Sometimes people are blind. They only see what's on the outside, they only see what they know and the scars. For me, anorexia and self-harm was sort of a way for me to show the pain I felt inside, I guess. I mean sometimes I wanna scream at my mom and say "I have a bloody eating disorder! Is THAT bad enough for you?!"

But the thing is though, they DO care. But what can they do? They don't know how to help you.

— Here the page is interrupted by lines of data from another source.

<file path="src/rtl/key_repeat.sv">
// key_repeat -- button front end for the kitchen timer.
//
// Conditions three active-low push buttons into clean, clock-synchronous
// events: two-flop synchronisation, per-button debounce, one-cycle press and
// release strobes, and optional auto-repeat while a button stays held.
//
// Parameters:
//   DEB_CYCLES  - consecutive stable cycles needed to accept a level change (>= 2)
//   HOLD_CYCLES - cycles from the press strobe to the first repeat strobe (>= 2)
//   REP_CYCLES  - cycles between subsequent repeat strobes (>= 2)
//   REP_EN      - per-button auto-repeat enable, bit i applies to btn[i]
//
// Ports:
//   clk    in   1  system clock, rising edge
//   rst    in   1  asynchronous, active-high reset
//   btn    in   3  raw buttons, active-low, asynchronous to clk
//   level  out  3  debounced button state, 1 = held
//   press  out  3  one-cycle strobe on each accepted press and each repeat
//   rel    out  3  one-cycle strobe on each accepted release
//                  ("release" is a reserved word in SystemVerilog)

module key_repeat #(
  parameter int         DEB_CYCLES  = 250000,
  parameter int         HOLD_CYCLES = 25000000,
  parameter int         REP_CYCLES  = 5000000,
  parameter logic [2:0] REP_EN      = 3'b011
) (
  input  logic       clk,
  input  logic       rst,
  input  logic [2:0] btn,
  output logic [2:0] level,
  output logic [2:0] press,
  output logic [2:0] rel
);

  localparam int DW   = (DEB_CYCLES > 1) ? $clog2(DEB_CYCLES) : 1;
  localparam int RMAX = (HOLD_CYCLES > REP_CYCLES) ? HOLD_CYCLES : REP_CYCLES;
  localparam int RW   = (RMAX > 1) ? $clog2(RMAX) : 1;

  localparam logic [DW-1:0] DEB_LAST  = DW'(DEB_CYCLES - 1);
  localparam logic [RW-1:0] HOLD_LAST = RW'(HOLD_CYCLES - 1);
  localparam logic [RW-1:0] REP_LAST  = RW'(REP_CYCLES - 1);

  localparam logic [1:0] ST_IDLE   = 2'd0;
  localparam logic [1:0] ST_HOLD   = 2'd1;
  localparam logic [1:0] ST_REPEAT = 2'd2;

  // Two-flop synchroniser. Both stages reset to 1 so that a reset looks like
  // "all buttons released"; a button held through reset is then seen as a
  // fresh press once it has been debounced.
  logic [2:0] sync_a;
  logic [2:0] sync_b;
  logic [2:0] s;

  // NOTE: sequential state uses non-blocking assignments only, so every
  // flop samples the pre-edge value of every other flop regardless of the
  // order in which the simulator evaluates the always blocks.
  always_ff @(posedge clk or posedge rst) begin
    if (rst) begin
      sync_a <= '1;
      sync_b <= '1;
    end else begin
      sync_a <= btn;
      sync_b <= sync_a;
    end
  end

  assign s = ~sync_b;

  for (genvar i = 0; i < 3; i++) begin : g_chan
    logic [DW-1:0] dcnt;
    logic          level_q;
    logic          accept;
    logic [1:0]    state;
    logic [RW-1:0] rcnt;
    logic          press_q;
    logic          rel_q;

    // accept is high in the cycle whose closing edge changes level_q. The
    // FSM acts on it at that same edge, so press/release appear together
    // with the new level instead of one cycle behind it.
    assign accept = (s[i] != level_q) && (dcnt == DEB_LAST);

    // Debounce: count consecutive cycles of disagreement; a single cycle of
    // agreement starts the count over.
    always_ff @(posedge clk or posedge rst) begin
      if (rst) begin
        dcnt    <= '0;
        level_q <= 1'b0;
      end else if (s[i] == level_q) begin
        dcnt <= '0;
      end else if (dcnt == DEB_LAST) begin
        level_q <= s[i];
        dcnt    <= '0;
      end else begin
        dcnt <= dcnt + 1'b1;
      end
    end

    // Repeat FSM. A channel without repeat enabled still passes through
    // HOLD, but its counter stays frozen at zero so it never expires.
    always_ff @(posedge clk or posedge rst) begin
      if (rst) begin
        state   <= ST_IDLE;
        rcnt    <= '0;
        press_q <= 1'b0;
        rel_q   <= 1'b0;
      end else begin
        press_q <= 1'b0;
        rel_q   <= 1'b0;
        case (state)
          ST_IDLE: begin
            if (accept && s[i]) begin
              press_q <= 1'b1;
              rcnt    <= '0;
              state   <= ST_HOLD;
            end
          end
          ST_HOLD: begin
            // Release is checked first so it wins over a same-cycle expiry.
            if (accept && !s[i]) begin
              rel_q <= 1'b1;
              rcnt  <= '0;
              state <= ST_IDLE;
            end else if (REP_EN[i]) begin
              if (rcnt == HOLD_LAST) begin
                press_q <= 1'b1;
                rcnt    <= '0;
                state   <= ST_REPEAT;
              end else begin
                rcnt <= rcnt + 1'b1;
              end
            end
          end
          ST_REPEAT: begin
            if (accept && !s[i]) begin
              rel_q <= 1'b1;
              rcnt  <= '0;
              state <= ST_IDLE;
            end else if (rcnt == REP_LAST) begin
              press_q <= 1'b1;
              rcnt    <= '0;
            end else begin
              rcnt <= rcnt + 1'b1;
            end
          end
          default: begin
            state <= ST_IDLE;
            rcnt  <= '0;
          end
        endcase
      end
    end

    assign level[i] = level_q;
    assign press[i] = press_q;
    assign rel[i]   = rel_q;
  end

endmodule

</file>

And most of all, admitting you have a problem is admitting they cannot help their precious little girl on their own, they feel like they've failed as parents and your friends, people see what they want to see, Ella. They don't want to see the cruelty in this world.

We're older on the inside than a lot of people. I don't tell my friends because I want them to hold on to their innocence, the innocence I envy so, so much. They don't know. I mean, they probably know about self-harm and depression, but they'd never imagine it on someone they actually knew.

I dropped to 50 pounds. Now I'm back to normal but no one's mentioned the "anorexia" word in context to me, at least, not to my face. Honestly, I wanted someone to notice when I was 50 pounds. Now I don't even look the part.

But it's okay, Ella. We might not be your real life friends but we're here. And honestly, you are your own best friend. Only you know.

Love,
Faith And Trust

morbidmonkey
July 18th, 2011, 10:30 AM
Thanks Z (if I can call you that). I hope one day SOMEBODY will be able to help us, all of us. But while we wait for that, we should try to keep strong...and not hurt ourselves.